The planned redesign, they hope, will reveal a hipper, more stylized version of the old paper — one recent cover, for instance, featured an illustration of a busty she-devil by renowned rock-poster artist Coop, and the paper’s tagline has changed from “California’s Original Adult Newsmagazine” to “The Voice of Erotic San Francisco.” The redesign, Hall says, will have more coverage of the local scene and sex events, with a new look for calendar and news pages, and longer and more in-depth articles. “I’m really trying to change the focus,” says Dahl. “It’s been very porn-centric, and I’m trying to change that.”

Don’t expect to see articles on the Middle East conflict; the magazine will always be about sex, Dahl says, but perhaps a bit less “in your face.” Consider the March issue, in which well-known Bay Area erotica photographer David Steinberg reviews Emily White’s Fast Girls: Teenage Tribes and the Myth of the High-School Slut with heartfelt aplomb. Another recent piece by Bay Area sex writer Carol Queen lightheartedly explored how the antics of attorneys in the notorious San Francisco dog-mauling case have hurt the image of perverts everywhere. “There are so many unique sexual events in the Bay Area that influence the world that are crying out to be covered, like an all-female strip club for women,” Dahl says. “That’s a pretty revolutionary thing, and that’s the kind of topic we like to get into at the Spectator.”If the new sexual revolution involves women taking over pornography and giving it a touch of class, Dahl is somewhere at the forefront. But that position could be threatened by Yank‘s recent lawsuit, which names the new owners, the old ones, and quite a few other folks to boot.

The considerably larger competitor has more than a hundred newsstands around San Francisco, while most of the Spectator‘s racks are in the East Bay. Vandalism of these racks, which has plagued both papers, has been central to a bitter longtime feud between them, with each side blaming the other for the destruction. “Yank has been working towards this day for years, since we came to realize it was Spectator who had been destroying our news racks with unbelievable viciousness throughout the Bay Area,” Moreno proudly trumpets on Yank.com. “Agents” of the Spectator, he continues, have “added Los Angeles to the areas it is determined to destroy Yank in, taking their vandalism, theft, and obsession with Yank statewide.”

Dahl and Hall say they are shaken by the suit — the cost of fighting it, they admit, could threaten their survival.

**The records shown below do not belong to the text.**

From an optimization exercise on the open Yosys and OpenROAD flow, aimed at small area, a short achievable clock period and few clock cycles per item; shortcuts taken in it are not production practice.
RTL that was checked went through simulation tests only; none was proved equivalent to the original.
Power is estimated from default activity; no workload was simulated.

red:
==> flow/design.v (excerpt) <==
module host_envelope_deframer_crc16_core #(
	parameter int ENVELOPE_BYTES    = 40,
	parameter int INNER_FRAME_BYTES = 36
) (
	input  logic                           clk,
	input  logic                           arst_n,
	input  logic                           cfg_we,
	input  logic [hedc_pkg::CFG_IDX_W-1:0] cfg_idx,
	input  logic [7:0]                     cfg_data,
	input  logic                           rx_valid,
	output logic                           rx_stall,
	input  logic [7:0]                     rx_byte,
	output logic                           out_valid,
	input  logic                           out_stall,
	output logic [7:0]                     out_byte,
	output logic                           out_last
);
	localparam int         NS   = 38;         
	localparam logic [5:0] DMAX = 6'(NS - 1);
	function automatic logic [5:0] dstep(input logic [5:0] d);
		dstep = (d == 6'd0) ? DMAX : d - 6'd1;
	endfunction
	logic [7:0] start_q, env_ver_q, marker_q, fver_q, kind_q;
	logic       in_v, sk_v;
	logic [7:0] in_b, sk_b;
	logic       in_st;       
	logic       stall_q;     
	logic [7:0] drum [NS];
	logic [7:0] tap;         
	logic [5:0] dr, dw, df;  
	logic       dr0, dw0, df0;
	logic [5:0] nf;          
	logic       nz;          
	logic       anchored;    
	logic [5:0]  pos;
	logic        e0, g2, d38, l39;
	logic        ok;
	logic [15:0] crc;
	logic [7:0]  cmp_q;      
	logic        ff;         
	logic        fp1;        
	logic        repro;      
	logic        rphase;     
	logic        rdre;       
	logic        out_valid_q;
	logic [7:0]  out_byte_q;
	logic        out_last_q;
	logic        o1_v;
	logic [7:0]  o1_b;
	logic        o1_l;
	logic ld, rd_out, rep_end, rep_active, store_ok, consume, wr;
	logic eq_in, gd, in_free, incoming, fresh_ok_n, rdre_n;
  ...
Settings: LEC_CHECK=0, ABC_AREA=1, ABC_CLOCK_PERIOD_IN_PS=2000, CAP_MARGIN=20, CORE_MARGIN=2, CORE_UTILIZATION=40, CTS_CLUSTER_DIAMETER=80, CTS_CLUSTER_SIZE=28, PLACE_DENSITY=0.6, SETUP_SLACK_MARGIN=2.95, SLEW_MARGIN=20; clock period 5.0 ns.
standard.sh (not shown) runs the stock make flow with config.mk's settings and CLKGATE_MAP_FILE= SYNTH_SCRIPT=/design/flow/synth_recipe.tcl, a recipe that flattens the netlist after the stock synthesis.
==> flow/flow/run.sh <==
#!/bin/bash
# The standard layout (the standard.sh, ORFS synthesis to finish), with
# the port buffers that buffer_ports inserts made sky130_fd_sc_hd__buf_2
# instead of the delay cell it picks by default. Everything else, including
# synthesis, floorplan, power grid and tap cells, is the standard flow.
set -euo pipefail
cd "$(dirname "$0")/.."
bash standard.sh 'BUFFER_PORTS_ARGS=-buffer_cell sky130_fd_sc_hd__buf_2' finish > run_make.log 2>&1
[inputs] green vs red
--- a/flow/design.v
+++ b/flow/design.v
@@ -138,19 +138,19 @@
 );
 	localparam int         NS   = 38;         
 	localparam logic [5:0] DMAX = 6'(NS - 1);
 	function automatic logic [5:0] dstep(input logic [5:0] d);
 		dstep = (d == 6'd0) ? DMAX : d - 6'd1;
 	endfunction
 	logic [7:0] start_q, env_ver_q, marker_q, fver_q, kind_q;
 	logic       in_v, sk_v;
 	logic [7:0] in_b, sk_b;
-	logic       in_st;       
+	logic       in_st, sk_st;
 	logic       stall_q;     
 	logic [7:0] drum [NS];
 	logic [7:0] tap;         
 	logic [5:0] dr, dw, df;  
 	logic       dr0, dw0, df0;
 	logic [5:0] nf;          
 	logic       nz;          
 	logic       anchored;    
 	logic [5:0]  pos;
@@ -164,67 +164,71 @@
 	logic        rphase;     
 	logic        rdre;       
 	logic        out_valid_q;
 	logic [7:0]  out_byte_q;
 	logic        out_last_q;
 	logic        o1_v;
 	logic [7:0]  o1_b;
 	logic        o1_l;
 	logic ld, rd_out, rep_end, rep_active, store_ok, consume, wr;
-	logic eq_in, gd, in_free, incoming, fresh_ok_n, rdre_n;
+	logic eq_in, gd, in_free, incoming, cmp_rx, nxt_st, fresh_ok_n, rdre_n;
 	logic ev_s, ev_v, ev_v1, ev_v0, ev_m, ev_sv, ev_er, vgood, set_df0, set_dfm;
 	logic [15:0] crc_step;
 	assign tap        = drum[NS-1];
 	assign ld         = !out_valid_q || !out_stall;
 	assign rd_out     = nz && dr0 && !o1_v;
 	assign rep_end    = repro && rphase && dw0;
 	assign rep_active = repro && !rep_end;
 	assign store_ok   = anchored ? (dw0 && !(nz && dr0 && o1_v)) : (!nz || rd_out);
 	assign consume    = in_v && !rep_active && (!g2 || store_ok);
 	assign wr         = consume && g2;
 	assign eq_in  = (in_b == cmp_q);
-	assign in_st  = (in_b == start_q);
 	assign gd     = ok && eq_in;
 	assign ev_s  = e0 && consume && in_st;
 	assign ev_v  = l39 && consume;
 	assign ev_v1 = ev_v && !gd && (ff || in_st);
 	assign ev_v0 = ev_v && !ev_v1;
 	assign ev_m  = !e0 && !l39 && (rdre || consume);
 	assign ev_sv = ev_s || ev_v;
 	assign ev_er = ev_v && !gd && ff;
 	assign vgood = ev_v && gd;
 	assign set_df0 = ev_m && in_st && !ff && (rdre || wr);
 	assign set_dfm = wr && fp1;
 	assign crc_step = hedc_pkg::crc16_byte(crc, in_b);
 	assign in_free  = !in_v || consume;
 	assign incoming = rx_valid && !stall_q;
 	assign rx_stall = stall_q;
+	assign cmp_rx   = (rx_byte == start_q);
 	always_ff @(posedge clk) begin
 		drum[0] <= wr ? in_b : tap;
 		for (int k = 1; k < NS; k++) begin
 			drum[k] <= drum[k-1];
 		end
 	end
+	assign nxt_st = (drum[NS-2] == start_q);
 	logic repro_n, rphase_n, dw0_n, df0_n;
 	assign repro_n  = ev_er || (repro && !rep_end);
 	assign rphase_n = !ev_er && (rphase || rdre);
 	assign dw0_n    = wr || (dw == 6'd1);
 	assign df0_n    = set_df0 || (!set_dfm && (df == 6'd1));
 	assign rdre_n     = repro_n && !(rphase_n && dw0_n) && (rphase_n || df0_n);
 	assign fresh_ok_n = !repro_n || (rphase_n && dw0_n);
 	always_ff @(posedge clk) begin
 		if (!sk_v) begin
-			sk_b <= rx_byte;
+			sk_b  <= rx_byte;
+			sk_st <= cmp_rx;
 		end
 		if (rdre_n) begin
-			in_b <= drum[NS-2];
+			in_b  <= drum[NS-2];
+			in_st <= nxt_st;
 		end else if (in_free && fresh_ok_n) begin
-			in_b <= sk_v ? sk_b : rx_byte;
+			in_b  <= sk_v ? sk_b : rx_byte;
+			in_st <= sk_v ? sk_st : cmp_rx;
 		end
 		if (ld) begin
 			out_byte_q <= o1_v ? o1_b : tap;
 			out_last_q <= o1_v ? o1_l : (nf == 6'd1);
 		end
 		if (!o1_v) begin
 			o1_b <= tap;
 			o1_l <= (nf == 6'd1);
 		end
Notes after the runs:
- The run showing the smaller logic depth of the worst setup path including buffers is green.
- [compare] base=red new=green: final layout net count went up by 0.92%; mux share of post-synthesis cell area went down by 0.35 points; final cell count went up by 51; fraction of final layout cells sized beyond drive strength 1 went down by 3.0 points.
- Time the worst path needs with I/O delays and setup: green vs red down 120 ps
- Final design area excluding fillers of green is on par with red.
- When green is set beside red, its via count turns out to be 113 larger.
- Compared with red, green shows a portion of the clock cycle consumed by the worst path in the final layout that is 2.5 points lower.
- Comparing the two runs side by side, green comes out behind red on post-synthesis instance area.
- Compared with red, green shows a lower first-pass GRT wire length.
- red vs green, source of the critical timing path: in_b[6] vs out_byte_q[1]
Testbench counts of green, summed over its fixed seeds: cycles 19,364, beats 12,008.
For red, only the layout was checked, not whether the RTL still works.


juniper:
host_envelope_deframer_crc16_core, a different RTL version from the one above (not shown whole).
Size: ~460 flip-flops, ~14,000 sq um of cells after synthesis.
export LEC_CHECK = 0
export ABC_CLOCK_PERIOD_IN_PS = 2000
export CAP_MARGIN = 20
export CORE_MARGIN = 2
export CORE_UTILIZATION = 40
export CTS_CLUSTER_DIAMETER = 80
export CTS_CLUSTER_SIZE = 28
export PLACE_DENSITY = 0.6
export SETUP_SLACK_MARGIN = 3.0
export SLEW_MARGIN = 20
create_clock -name core_clock -period 5.0 [get_ports {clk}]
run.sh (not shown) runs the stock make flow with config.mk's settings and CLKGATE_MAP_FILE= SYNTH_SCRIPT=/design/flow/synth_recipe.tcl, a recipe that flattens the netlist after the stock synthesis.
Stock flow here: none of the scripts above is used.
Setup changes, juniper to delta
--- a/flow/design.v
+++ b/flow/design.v
@@ -157,19 +157,18 @@
 	logic        e0, f1, g2, lt4, en, chk, d3, d4, d5, d37, d38, l39;
 	logic        ok;
 	logic [15:0] crc;
 	logic [7:0]  cmp_q;      
 	logic        ff;         
 	logic        fp1;        
 	logic        repro;      
 	logic        rphase;     
 	logic        rdre;       
-	logic        rdre_d;     
 	logic        out_valid_q;
 	logic [7:0]  out_byte_q;
 	logic        out_last_q;
 	logic        o1_v;
 	logic [7:0]  o1_b;
 	logic        o1_l;
 	logic ld, rd_out, rep_end, rep_active, store_ok, consume, wr;
 	logic cstm, eqv, eq_in, eq_tap, gd, in_free, incoming, cmp_rx;
 	logic ev_s, ev_v, ev_v1, ev_v0, ev_m, ev_sv, ev_er, vgood, set_df0, set_dfm;
@@ -177,23 +176,23 @@
 	logic [15:0] crc_step;
 	assign tap        = drum[NS-1];
 	assign ld         = !out_valid_q || !out_stall;
 	assign rd_out     = nz && dr0 && !o1_v;
 	assign rep_end    = repro && rphase && dw0;
 	assign rep_active = repro && !rep_end;
 	assign store_ok   = anchored ? (dw0 && !(nz && dr0 && o1_v)) : (!nz || rd_out);
 	assign consume    = in_v && !rep_active && (!g2 || store_ok);
 	assign wr         = consume && g2;
-	assign cb     = rdre_d ? tap : in_b;
-	assign cstm   = rdre_d ? tap_st : in_st;
+	assign cb     = rdre ? tap : in_b;
+	assign cstm   = rdre ? tap_st : in_st;
 	assign eq_in  = (in_b == cmp_q);
 	assign eq_tap = (tap == cmp_q);
-	assign eqv    = rdre_d ? eq_tap : eq_in;
+	assign eqv    = rdre ? eq_tap : eq_in;
 	assign gd     = ok && eq_in;
 	assign ev_s  = e0 && consume && in_st;
 	assign ev_v  = l39 && consume;
 	assign ev_v1 = ev_v && !gd && (ff || in_st);
 	assign ev_v0 = ev_v && !ev_v1;
 	assign ev_m  = !e0 && !l39 && (rdre || consume);
 	assign ev_sv = ev_s || ev_v;
 	assign ev_er = ev_v && !gd && ff;
 	assign vgood = ev_v && gd;
@@ -234,19 +233,18 @@
 			o1_l <= (nf == 6'd1);
 		end
 		dr     <= (rd_out || (wr && !nz)) ? 6'd0 : dstep(dr);
 		dr0    <= rd_out || (wr && !nz) || (dr == 6'd1);
 		dw     <= wr ? 6'd0 : dstep(dw);
 		dw0    <= dw0_n;
 		df     <= set_df0 ? 6'd0 : set_dfm ? DMAX : dstep(df);
 		df0    <= df0_n;
 		rphase <= rphase_n;
-		rdre_d <= repro_n && !(rphase_n && dw0_n) && (rphase_n || df0_n);
 		if (ev_s || ev_v1) begin
 			pos <= 6'd1;
 		end else if (ev_v0) begin
 			pos <= 6'd0;
 		end else if (ev_m) begin
 			pos <= pos + 6'd1;
 		end
 		if (ev_sv) begin
 			f1  <= ev_s || ev_v1;
Findings:
- Taking juniper as the reference, in delta worst setup slack went up, share of the cycle needed by the critical path after routing went down, actual slew at the worst max-slew pin went up, final sequential cell count did not really move.
- Having completed the whole flow, delta delivered a layout that passed the timing, DRC and antenna checks.
- Taking juniper as the reference, in delta worst endpoint required time now larger; power now larger; share of the synthesized area in compound gates (AO/OA/AOI/OAI) now smaller.
- Going from juniper to delta, power per cell area grew by a few percent.
- juniper vs delta, cell type of the slowest stage on the worst timing path: edfxtp_1 vs dfrtp_4
Testbench counts of delta, summed over its fixed seeds: cycles 19,434, beats 12,008.
For juniper, only the layout was checked, not whether the RTL still works.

Still, they are confident they’ll be cleared in court. “I have signed affidavits and a video showing him destroying our racks,” sighs Dahl. “We have written conciliatory letters to him to no avail, and right now we are an East Bay paper primarily because of our ongoing feud with Yank. We have a 100 percent vandalism rate of our newsstands in San Francisco.

“I just want to run my business, and nothing is going to stop me from running my business and my right to commerce,” she adds defiantly. “I wish he would just be man enough to compete in a professional manner.”

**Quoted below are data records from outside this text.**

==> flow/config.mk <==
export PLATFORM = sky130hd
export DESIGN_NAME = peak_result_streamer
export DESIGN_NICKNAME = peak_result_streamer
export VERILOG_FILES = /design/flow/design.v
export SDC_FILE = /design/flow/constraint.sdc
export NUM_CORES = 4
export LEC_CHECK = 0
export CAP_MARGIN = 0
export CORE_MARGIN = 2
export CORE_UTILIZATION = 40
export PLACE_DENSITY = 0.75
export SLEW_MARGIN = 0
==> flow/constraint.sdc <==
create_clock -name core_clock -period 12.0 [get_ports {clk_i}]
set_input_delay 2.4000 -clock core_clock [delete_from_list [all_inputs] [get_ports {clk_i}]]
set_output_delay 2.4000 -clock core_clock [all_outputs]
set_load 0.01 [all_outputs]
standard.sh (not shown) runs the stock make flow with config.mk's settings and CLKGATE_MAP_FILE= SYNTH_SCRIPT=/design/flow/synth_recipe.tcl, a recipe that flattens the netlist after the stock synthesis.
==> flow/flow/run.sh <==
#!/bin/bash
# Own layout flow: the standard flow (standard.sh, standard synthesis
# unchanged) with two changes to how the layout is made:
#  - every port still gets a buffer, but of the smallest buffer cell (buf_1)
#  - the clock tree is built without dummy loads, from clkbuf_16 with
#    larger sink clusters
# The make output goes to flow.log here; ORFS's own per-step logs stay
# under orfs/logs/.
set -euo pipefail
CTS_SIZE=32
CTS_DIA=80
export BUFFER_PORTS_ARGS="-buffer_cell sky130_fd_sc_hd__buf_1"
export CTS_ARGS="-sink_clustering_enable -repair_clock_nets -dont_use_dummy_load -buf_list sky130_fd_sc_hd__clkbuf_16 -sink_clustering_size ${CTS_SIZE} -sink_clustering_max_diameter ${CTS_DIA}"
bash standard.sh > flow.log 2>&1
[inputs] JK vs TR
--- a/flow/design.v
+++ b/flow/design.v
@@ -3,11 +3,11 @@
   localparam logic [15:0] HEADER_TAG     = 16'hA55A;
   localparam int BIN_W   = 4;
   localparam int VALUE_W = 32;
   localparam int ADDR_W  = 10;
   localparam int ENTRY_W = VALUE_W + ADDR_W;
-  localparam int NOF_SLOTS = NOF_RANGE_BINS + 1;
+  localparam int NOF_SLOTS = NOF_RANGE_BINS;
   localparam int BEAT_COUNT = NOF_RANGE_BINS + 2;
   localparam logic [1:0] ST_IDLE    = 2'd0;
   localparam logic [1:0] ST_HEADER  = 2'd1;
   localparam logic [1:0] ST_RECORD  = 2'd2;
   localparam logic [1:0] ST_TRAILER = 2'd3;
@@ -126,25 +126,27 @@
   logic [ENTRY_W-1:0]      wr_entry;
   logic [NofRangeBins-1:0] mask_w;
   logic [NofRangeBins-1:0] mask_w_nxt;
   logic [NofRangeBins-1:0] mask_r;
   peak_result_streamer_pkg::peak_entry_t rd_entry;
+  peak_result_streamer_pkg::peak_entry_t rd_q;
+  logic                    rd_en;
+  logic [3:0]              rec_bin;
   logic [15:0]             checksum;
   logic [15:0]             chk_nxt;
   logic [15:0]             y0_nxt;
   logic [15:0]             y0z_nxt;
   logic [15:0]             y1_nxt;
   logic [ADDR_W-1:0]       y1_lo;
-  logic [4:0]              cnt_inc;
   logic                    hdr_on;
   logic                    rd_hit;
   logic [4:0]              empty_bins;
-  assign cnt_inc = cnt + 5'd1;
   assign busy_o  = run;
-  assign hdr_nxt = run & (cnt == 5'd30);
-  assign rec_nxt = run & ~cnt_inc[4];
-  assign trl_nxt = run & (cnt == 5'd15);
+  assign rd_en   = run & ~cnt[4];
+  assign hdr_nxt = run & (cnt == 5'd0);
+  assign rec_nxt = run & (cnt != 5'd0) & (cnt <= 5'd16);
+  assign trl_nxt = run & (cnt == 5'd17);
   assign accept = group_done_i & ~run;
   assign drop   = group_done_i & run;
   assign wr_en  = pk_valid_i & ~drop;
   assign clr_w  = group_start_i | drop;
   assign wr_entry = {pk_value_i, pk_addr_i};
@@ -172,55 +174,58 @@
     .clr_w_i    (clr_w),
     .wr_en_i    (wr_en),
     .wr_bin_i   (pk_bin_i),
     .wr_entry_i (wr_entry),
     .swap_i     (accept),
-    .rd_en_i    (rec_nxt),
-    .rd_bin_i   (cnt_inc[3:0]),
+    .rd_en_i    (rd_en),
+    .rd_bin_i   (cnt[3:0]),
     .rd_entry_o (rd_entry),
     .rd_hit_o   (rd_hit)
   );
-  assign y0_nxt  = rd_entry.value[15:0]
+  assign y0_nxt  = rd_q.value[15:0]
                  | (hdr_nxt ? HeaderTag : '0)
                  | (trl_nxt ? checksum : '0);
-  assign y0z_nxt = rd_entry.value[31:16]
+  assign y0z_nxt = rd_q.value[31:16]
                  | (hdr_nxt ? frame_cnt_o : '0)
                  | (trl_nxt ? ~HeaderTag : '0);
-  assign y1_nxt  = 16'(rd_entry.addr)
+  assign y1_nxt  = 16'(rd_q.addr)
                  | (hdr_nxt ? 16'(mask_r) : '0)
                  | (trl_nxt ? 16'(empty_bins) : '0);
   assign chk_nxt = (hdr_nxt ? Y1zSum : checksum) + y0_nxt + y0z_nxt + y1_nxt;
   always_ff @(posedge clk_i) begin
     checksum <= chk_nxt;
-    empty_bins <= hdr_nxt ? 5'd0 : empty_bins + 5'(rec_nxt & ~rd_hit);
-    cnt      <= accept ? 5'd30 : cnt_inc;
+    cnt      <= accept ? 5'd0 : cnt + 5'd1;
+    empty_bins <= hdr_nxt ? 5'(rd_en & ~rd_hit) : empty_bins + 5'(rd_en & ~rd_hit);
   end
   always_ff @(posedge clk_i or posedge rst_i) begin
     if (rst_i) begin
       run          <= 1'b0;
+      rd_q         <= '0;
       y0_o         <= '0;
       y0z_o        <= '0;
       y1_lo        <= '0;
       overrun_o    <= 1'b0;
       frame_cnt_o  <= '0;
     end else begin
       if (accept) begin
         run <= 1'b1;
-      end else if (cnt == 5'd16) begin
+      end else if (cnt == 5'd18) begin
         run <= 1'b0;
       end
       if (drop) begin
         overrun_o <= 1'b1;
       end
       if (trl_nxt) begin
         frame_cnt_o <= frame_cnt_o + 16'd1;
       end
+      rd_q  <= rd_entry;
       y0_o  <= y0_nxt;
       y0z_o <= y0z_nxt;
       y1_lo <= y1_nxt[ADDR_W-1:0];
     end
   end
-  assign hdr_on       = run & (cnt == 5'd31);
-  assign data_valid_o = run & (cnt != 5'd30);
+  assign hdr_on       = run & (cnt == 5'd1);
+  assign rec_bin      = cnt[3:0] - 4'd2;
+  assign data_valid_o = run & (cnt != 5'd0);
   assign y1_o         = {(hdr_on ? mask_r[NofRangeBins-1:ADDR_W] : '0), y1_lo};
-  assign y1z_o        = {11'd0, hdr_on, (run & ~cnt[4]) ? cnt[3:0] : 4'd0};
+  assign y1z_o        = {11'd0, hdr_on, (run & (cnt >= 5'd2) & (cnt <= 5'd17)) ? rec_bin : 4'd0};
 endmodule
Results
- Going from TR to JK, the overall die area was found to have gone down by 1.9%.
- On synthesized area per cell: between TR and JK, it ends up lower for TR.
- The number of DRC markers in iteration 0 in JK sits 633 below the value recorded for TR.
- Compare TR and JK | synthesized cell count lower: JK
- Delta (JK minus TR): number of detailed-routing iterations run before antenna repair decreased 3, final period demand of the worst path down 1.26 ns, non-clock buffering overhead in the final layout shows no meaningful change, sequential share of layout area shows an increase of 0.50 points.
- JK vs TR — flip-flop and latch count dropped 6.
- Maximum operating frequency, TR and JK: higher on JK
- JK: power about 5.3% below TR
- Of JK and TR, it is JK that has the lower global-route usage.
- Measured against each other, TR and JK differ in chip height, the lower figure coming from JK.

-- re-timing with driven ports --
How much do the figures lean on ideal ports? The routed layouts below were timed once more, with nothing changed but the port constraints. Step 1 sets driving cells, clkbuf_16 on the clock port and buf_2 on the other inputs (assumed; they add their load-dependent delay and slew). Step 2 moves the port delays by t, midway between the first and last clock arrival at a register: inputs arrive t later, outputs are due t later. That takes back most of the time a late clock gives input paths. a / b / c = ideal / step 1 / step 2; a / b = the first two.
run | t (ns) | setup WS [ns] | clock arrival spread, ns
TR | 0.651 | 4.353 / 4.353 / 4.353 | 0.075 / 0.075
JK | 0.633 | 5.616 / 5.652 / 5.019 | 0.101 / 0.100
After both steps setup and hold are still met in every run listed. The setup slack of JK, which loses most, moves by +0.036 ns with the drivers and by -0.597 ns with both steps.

Bob Miller, who co-owns the Bay Area adult escort-massage listings service Lovings.com, has advertised heavily in both papers. He sees them as having unique markets within the local porn industry and was surprised to hear about the suit. “I think the audiences that they are going after are completely different,” he says. “I think Yank is a bit more hard-core and targets tourists near hotels, while the Spectator is more of a politically aware paper for locals.”

Dahl agrees that the papers appeal to different elements. She looks forward to putting the suit behind her and get on with gettin’ it on. “San Francisco and the East Bay are more than big enough for two adult newspapers — especially two totally divergent papers,” she says. “Let the best paper win at the newsstand level.”